Today, the site of what is still the country’s largest mass execution in history is marked by a large sculpted buffalo and 38 pines, planted in honor of those lives lost. The small area has been named “Reconciliation Park.”
North of Mankato in St. Peter, Minn., the North American Treaty Site Museum offers visitors a look at the very spot where treaties between the United States and the Dakota were negotiated and signed. It’s well worth the visit.
Mankato also claims another famous literary resident: Maud Hart Lovelace, the author of the Betsy-Tacy series of books for children. She and her best friend, Francis “Bick” Kenney, grew up across the street from each other on Center Street in Mankato, in homes that have now been lovingly restored and kept by the Betsy-Tacy Society.

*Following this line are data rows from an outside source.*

$ cat src/rtl/cap_arb.sv
module cap_arb #(
  parameter int unsigned NCH = 6,
  localparam int unsigned CW = $clog2(NCH)
) (
  input  logic [NCH-1:0] pend_i,
  output logic [NCH-1:0] grant_o,
  output logic [CW-1:0]  gidx_o,
  output logic           any_o
);
  logic [NCH:0] seen;
  assign seen[0] = 1'b0;

  for (genvar i = 0; i < NCH; i++) begin : g_pri
    assign seen[i+1]  = seen[i] | pend_i[i];
    assign grant_o[i] = pend_i[i] & ~seen[i];
  end

  always_comb begin
    gidx_o = '0;
    for (int i = NCH - 1; i >= 0; i--) begin
      if (pend_i[i]) gidx_o = CW'(i);
    end
  end

  assign any_o = seen[NCH];
endmodule
**src/rtl/dshot_pkg.sv**
```systemverilog
package dshot_pkg;
  localparam int BIT_TICKS  = 40;
  localparam int HIGH_ZERO  = 14;
  localparam int HIGH_ONE   = 29;
  localparam int FRAME_BITS = 16;
  localparam int CSUM_W     = 4;
  localparam int TICK_W     = $clog2(BIT_TICKS);
  localparam int BITIDX_W   = $clog2(FRAME_BITS);
  typedef logic [FRAME_BITS-1:0] frame_t;
endpackage

```
**src/rtl/dshot_frame_build.sv**
```systemverilog
module dshot_frame_build
  import dshot_pkg::*;
#(
  parameter int THR_W = 11
) (
  input  logic [THR_W-1:0] throttle,
  input  logic             telem,
  output frame_t           frame
);
  localparam int PAY_W = THR_W + 1;
  localparam int NIB   = PAY_W / CSUM_W;

  logic [PAY_W-1:0]  payload;
  logic [CSUM_W-1:0] part [NIB];

  assign payload = {throttle, telem};

  generate
    for (genvar g = 0; g < NIB; g++) begin : g_nib
      if (g == 0) begin : g_first
        assign part[g] = payload[CSUM_W-1:0];
      end else begin : g_rest
        assign part[g] = part[g-1] ^ payload[g*CSUM_W +: CSUM_W];
      end
    end
  endgenerate

  assign frame = {payload, part[NIB-1]};

  // all four nibbles of a well-formed frame XOR to zero
  always_comb begin
    assert_csum_zero_R2: assert ((frame[15:12] ^ frame[11:8] ^ frame[7:4] ^ frame[3:0]) == 4'h0);
  end
endmodule

```
**src/rtl/dshot_tick_gen.sv**
```systemverilog
module dshot_tick_gen #(
  parameter int DIV_FAST = 2,
  parameter int DIV_SLOW = 8
) (
  input  logic clk,
  input  logic rst,
  input  logic clear,
  input  logic run,
  input  logic fast,
  output logic tick
);
  localparam int DMAX = (DIV_FAST > DIV_SLOW) ? DIV_FAST : DIV_SLOW;
  localparam int CW   = (DMAX > 1) ? $clog2(DMAX) : 1;

  logic [CW-1:0] cnt_q;
  logic [CW-1:0] limit;

  assign limit = fast ? CW'(DIV_FAST - 1) : CW'(DIV_SLOW - 1);
  assign tick  = run && !clear && (cnt_q == limit);

  always_ff @(posedge clk) begin
    if (rst || clear) begin
      cnt_q <= '0;
    end else if (run) begin
      cnt_q <= (cnt_q == limit) ? '0 : cnt_q + 1'b1;
    end
  end

  // with a divide of at least two, ticks never come on adjacent cycles
  generate
    if (DIV_FAST > 1 && DIV_SLOW > 1) begin : g_chk
      assert_tick_spacing_R5: assert property (@(posedge clk) disable iff (rst)
        tick |=> !tick);
    end
  endgenerate
endmodule

```
**src/rtl/dshot_bit_timer.sv**
```systemverilog
module dshot_bit_timer
  import dshot_pkg::*;
(
  input  logic                clk,
  input  logic                rst,
  input  logic                clear,
  input  logic                tick,
  output logic [TICK_W-1:0]   tick_cnt,
  output logic [BITIDX_W-1:0] bit_idx,
  output logic                frame_end
);
  logic bit_end;

  assign bit_end   = tick && (tick_cnt == TICK_W'(BIT_TICKS - 1));
  assign frame_end = bit_end && (bit_idx == BITIDX_W'(FRAME_BITS - 1));

  always_ff @(posedge clk) begin
    if (rst || clear) begin
      tick_cnt <= '0;
      bit_idx  <= '0;
    end else if (tick) begin
      if (bit_end) begin
        tick_cnt <= '0;
        bit_idx  <= bit_idx + 1'b1;
      end else begin
        tick_cnt <= tick_cnt + 1'b1;
      end
    end
  end

  // the tick counter never passes the last tick of a bit period
  assert_tick_bound_R4: assert property (@(posedge clk) disable iff (rst)
    tick_cnt <= TICK_W'(BIT_TICKS - 1));
endmodule

```
**src/rtl/dshot_tx.sv**
```systemverilog
module dshot_tx
  import dshot_pkg::*;
#(
  parameter int CLK_HZ  = 48_000_000,
  parameter int FAST_HZ = 24_000_000,
  parameter int SLOW_HZ = 6_000_000,
  parameter int THR_W   = 11
) (
  input  logic             clk,
  input  logic             rst,
  input  logic             cmd_valid,
  output logic             cmd_ready,
  input  logic [THR_W-1:0] cmd_throttle,
  input  logic             cmd_telem,
  input  logic             speed_fast,
  input  logic             invert,
  output logic             busy,
  output logic             pin
);
  localparam int DIV_FAST = CLK_HZ / FAST_HZ;
  localparam int DIV_SLOW = CLK_HZ / SLOW_HZ;

  frame_t                frame_w;
  frame_t                frame_q;
  logic                  busy_q;
  logic                  fast_q;
  logic                  inv_q;
  logic                  pin_q;
  logic                  accept;
  logic                  tick;
  logic [TICK_W-1:0]     tick_cnt;
  logic [BITIDX_W-1:0]   bit_idx;
  logic                  frame_end;
  logic                  cur_bit;
  logic [TICK_W-1:0]     high_len;
  logic                  active;

  assign accept = cmd_valid && !busy_q;

  dshot_frame_build #(.THR_W(THR_W)) u_build (
    .throttle (cmd_throttle),
    .telem    (cmd_telem),
    .frame    (frame_w)
  );

  dshot_tick_gen #(.DIV_FAST(DIV_FAST), .DIV_SLOW(DIV_SLOW)) u_tick (
    .clk   (clk),
    .rst   (rst),
    .clear (accept),
    .run   (busy_q),
    .fast  (fast_q),
    .tick  (tick)
  );

  dshot_bit_timer u_timer (
    .clk       (clk),
    .rst       (rst),
    .clear     (accept),
    .tick      (tick),
    .tick_cnt  (tick_cnt),
    .bit_idx   (bit_idx),
    .frame_end (frame_end)
  );

  always_ff @(posedge clk) begin
    if (rst) begin
      busy_q  <= 1'b0;
      frame_q <= '0;
      fast_q  <= 1'b0;
      inv_q   <= 1'b0;
    end else if (accept) begin
      busy_q  <= 1'b1;
      frame_q <= frame_w;
      fast_q  <= speed_fast;
      inv_q   <= invert;
    end else if (frame_end) begin
      busy_q  <= 1'b0;
    end
  end

  assign cur_bit  = frame_q[(FRAME_BITS-1) - int'(bit_idx)];
  assign high_len = cur_bit ? TICK_W'(HIGH_ONE) : TICK_W'(HIGH_ZERO);
  assign active   = busy_q && (tick_cnt < high_len);

  always_ff @(posedge clk) begin
    if (rst) begin
      pin_q <= invert;
    end else begin
      pin_q <= (busy_q ? inv_q : invert) ^ active;
    end
  end

  assign cmd_ready = !busy_q;
  assign busy      = busy_q;
  assign pin       = pin_q;

  // a frame only starts from an offered command
  assert_start_needs_valid_R9: assert property (@(posedge clk) disable iff (rst)
    $rose(busy_q) |-> $past(cmd_valid));

  // the frame in flight is never overwritten
  assert_frame_hold_R9: assert property (@(posedge clk) disable iff (rst)
    (busy_q && $past(busy_q)) |-> $stable(frame_q));

  // counters start from zero when a frame begins
  assert_clear_on_start_R6: assert property (@(posedge clk) disable iff (rst)
    $rose(busy_q) |-> (tick_cnt == '0 && bit_idx == '0));

  // while idle the pin rests at the idle level
  assert_idle_level_R8: assert property (@(posedge clk) disable iff (rst)
    (!busy_q && $past(!busy_q) && $stable(invert) && !$past(rst)) |-> (pin_q == invert));
endmodule

```
**config.mk**
```make
export PLATFORM = sky130hd
export DESIGN_NAME = dshot_tx
export DESIGN_NICKNAME = d
export VERILOG_FILES = /design/src/rtl/dshot_pkg.sv /design/src/rtl/dshot_frame_build.sv /design/src/rtl/dshot_tick_gen.sv /design/src/rtl/dshot_bit_timer.sv /design/src/rtl/dshot_tx.sv
export SDC_FILE = /design/constraint.sdc
export NUM_CORES = 1
export LEC_CHECK = 0
export BUFFER_PORTS_ARGS = -buffer_cell sky130_fd_sc_hd__buf_2
export CAP_MARGIN = 0
export CORE_MARGIN = 3
export CORE_UTILIZATION = 50
export DETAILED_ROUTE_END_ITERATION = 12
export GPL_TIMING_DRIVEN = 0
export PLACE_DENSITY = 0.7
export SLEW_MARGIN = 20
export SYNTH_ARGS = -nofsm -noshare
export SYNTH_HDL_FRONTEND = slang
export SYNTH_SLANG_ARGS = --single-unit
```
**constraint.sdc**
```tcl
create_clock -name clk -period 3.95 [get_ports clk]
set_clock_uncertainty 0.15 [all_clocks]
set_input_delay 0.395 -clock clk [delete_from_list [all_inputs] [get_ports clk]]
set_output_delay 0.395 -clock clk [all_outputs]
set_load 0.01 [all_outputs]
```
==> qor.csv <==
metric;value;unit
status;complete, no violations;
nFillCells;317;
clock_latency;0.35;ns
critPathTopFamily;simple AND/OR/NAND/NOR gates;
cp_max_fo;6;
antenna_cells;0;
antenna_found_initial;0;
reg2reg_slack;1.08;ns
crit_type;flop to flop;
power_density;339;nW/um2
cts.reportedPaths.clkPinSlew;0.10;ns
place.gp.congestion;0.853;
cts-htree-levels;2;
cp-end-kind;flop;
dpl_worst_slack;1.10;ns
cts_tree;yes;
setup_ws;1.08;ns
tightestPinTransition;0.502;ns
post-route-period-util;0.727;
synth_cells;194;
sequentialPowerShare;0.561;
clock.fmax;0.348;GHz
via_per_inst;5.27;
hold_viol_final;0;
max_cap_violations;0;
synth.distinct_cells;37;
cts_buffer_depth;2;
rsz0062_at_grt;false;
area_delta_synth_final;12.3;%
path_buf_inv;2;
relSlewSlack;0.665;
cts_made_buffers;5;
slew_viol_final;0;
root_buffer;clkbuf_4;
setup_viol;0;
totalWireLength;3460;um
cts_resized;0;
critPathMaxStageDelay;0.54;ns
layout_common_cells;nand2_1 (47), dfxtp_1 (33), a21oi_1 (25), buf_2 (21);
grt_pass1_wl;5980;um
vias;1392;
p_switching;167;uW
fin_tns_setup;0;ns
finalPower;635;uW
crit_path_top_delay_cell;mux4_2;
portBuffers;19;
p_int;468;uW
grt_util_all_layers;0.188;
mostFrequentLayoutCell;nand2_1;
synth-seq-cells;33;
dr.pass1.iters;4;
die_y;63.8;um
final_nets;242;
first_iter_violations;114;
dpl.hpwl;2620;um
grt_start_max_net_pins;11;
post_cts_buffers;0;
num_rows;20;
die_w;63.8;um
routedWlPerCell;13.1;um
coreArea;3130;um2
grt_pass1_vias;1373;
yosysSeqAreaShare;0.396;
hold_class;input pin to flop;
drcViolationCount;0;
syn_area;1670;um2
critPathLaunchType;flop;
synth.yosys.warnings;0;
p_sw_frac;0.262;
ctsHoldBuffers;0;
synthesis.nets;216;
ir_drop;208;uV
cts.sinks;33;
ios;20;
die-area;4070;um2
min_period;2.87;ns
p_clk_frac;0.308;
drive_gt1_frac;0.177;
p_comb_frac;0.131;
postSynthAreaPerCell;8.60;um2
overflow;0;
start_util;0.534;
ant_nets;0;
p_leak;0.000720;uW
cp_cell_sequence;clkbuf_1 > mux4_2 > a22oi_1 > and2_1 > inv_2 > ha_1 > or4_1 > a21oi_1 > nand4bb_1;
required;4.09;ns
cp.arrival;3.01;ns
## cells in the mapped netlist, drive strengths merged
library cell / number / area [um2]
and4bb: 1 / 12.5
and2: 3 / 18.8
a2111oi: 1 / 15.0
or4: 2 / 15.0
o21bai: 1 / 7.51
o2111ai: 1 / 15.0
nand4: 1 / 6.26
nand3b: 1 / 7.51
or3b: 4 / 35.0
and3b: 2 / 18.8
buf: 5 / 25.0
a21oi: 25 / 125
o211ai: 1 / 7.51
inv: 5 / 18.8
xnor2: 11 / 96.3
nor3b: 1 / 12.5
mux2i: 4 / 40.0
dfxtp: 33 / 661
nor2b: 3 / 18.8
nand3: 1 / 5.00
o31ai: 3 / 22.5
ha: 5 / 62.6
nand2: 47 / 176
a22oi: 2 / 15.0
clkbuf: 4 / 15.0
o21ai: 5 / 28.8
or3: 3 / 18.8
xor2: 2 / 17.5
mux4: 4 / 90.1
nand4b: 1 / 8.76
nand4bb: 1 / 11.3
nor2: 11 / 41.3
## power by group through the flow
stage | Clock [uW] | Sequential (uW) | Combinational [uW]
detailed placement | 0 | 364 | 83.4
floorplan | 0 | 362 | 56.1
finish | 195 | 356 | 83.4
global placement | 0 | 363 | 80.9
CTS | 198 | 356 | 83.7
global route | 211 | 358 | 93.7
## tightest hold or removal path, cell delays in order
cell	delay (ns)
buf_2	0.11
nand2_1	0.05
a21oi_1	0.05
## sequential cells by signal, indices dropped and copies added, names as in the netlist
name and cells:
busy 1, pin 1, u_tick.cnt_q 3, u_timer.tick_cnt 6, inv_q 1, fast_q 1
frame_q 16, u_timer.bit_idx 4
## cell families after synthesis
logic type | Yosys count | synth area share
and+or+nand+nor | 82 | 0.244
xor gates and xnor gates | 13 | 0.0682
muxes | 8 | 0.0780
buffers and inverters | 14 | 0.0352
AOI/OAI and AO/OA | 39 | 0.142
adders and majority gates | 5 | 0.0375
DFF | 33 | 0.396
## area by class of cell
type	instances	area, um2	area share
repair buffers	19	95.1	0.0507
well taps	44	55.1	0.0294
flip-flops and latches	33	661	0.352
clock buffers	7	55.1	0.0294
multi-input cells	147	950	0.507
plain buffers	9	40.0	0.0214
inverters	5	18.8	0.0100
## metrics by stage
| stage | util | cells | hold WS, ns | instance area, um2 |
|---|---|---|---|---|
| 2_1_floorplan | - | 194 | 0.279 | 1670 |
| 3_3_place_gp | 0.582 | 257 | 0.287 | 1820 |
| 3_5_place_dp | 0.582 | 257 | 0.294 | 1820 |
| 4_1_cts | 0.599 | 264 | 0.131 | 1870 |
| 5_1_grt | 0.599 | 264 | 0.140 | 1870 |
| 6_report | 0.599 | 264 | 0.140 | 1870 |
## worst paths after layout
path	from	endpoint	depth (start not counted)
worst min-delay path	cmd_throttle[10]	frame_q[15]	3
worst max-delay path	u_timer.bit_idx[0]	pin	9
worst max register to register	u_timer.bit_idx[0]	pin	9
worst min register to register	frame_q[2]	frame_q[2]	2
## layer usage
metal	up-vias	part of all wire	track usage	wire length (um)
met5	-	0	0	0
met4	0	0.015	0.0916	51
met3	6	0.045	0.0510	155
met2	23	0.46	0.292	1590
met1	640	0.48	0.241	1670
li1	723	-	-	-
No activity file was read; power rests on OpenSTA's default activity.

I’m personally excited to be hosting you all here. As plans move forward, I’ll update you. But please let us know if there are activities or speakers you’d like to see us include on the LauraPalooza 2010 schedule! Use the comments section below.












As a book collector and antiquarian bookseller, I’d love to hear someone speak on the topic of the bibliography of the works of both Laura Ingalls Wilder and Rose Wilder Lane. I’d also like to know more about Laura’s relationship with her publishers. Thanks! I am going to try to get from CA to MN in 2010 to attend this conference.
As an avid quilter, I would love to have a discussion of the domestic arts, particularly needlework. The accomplishments of both Laura and Rose in this area would make it, I believe, an interesting topic.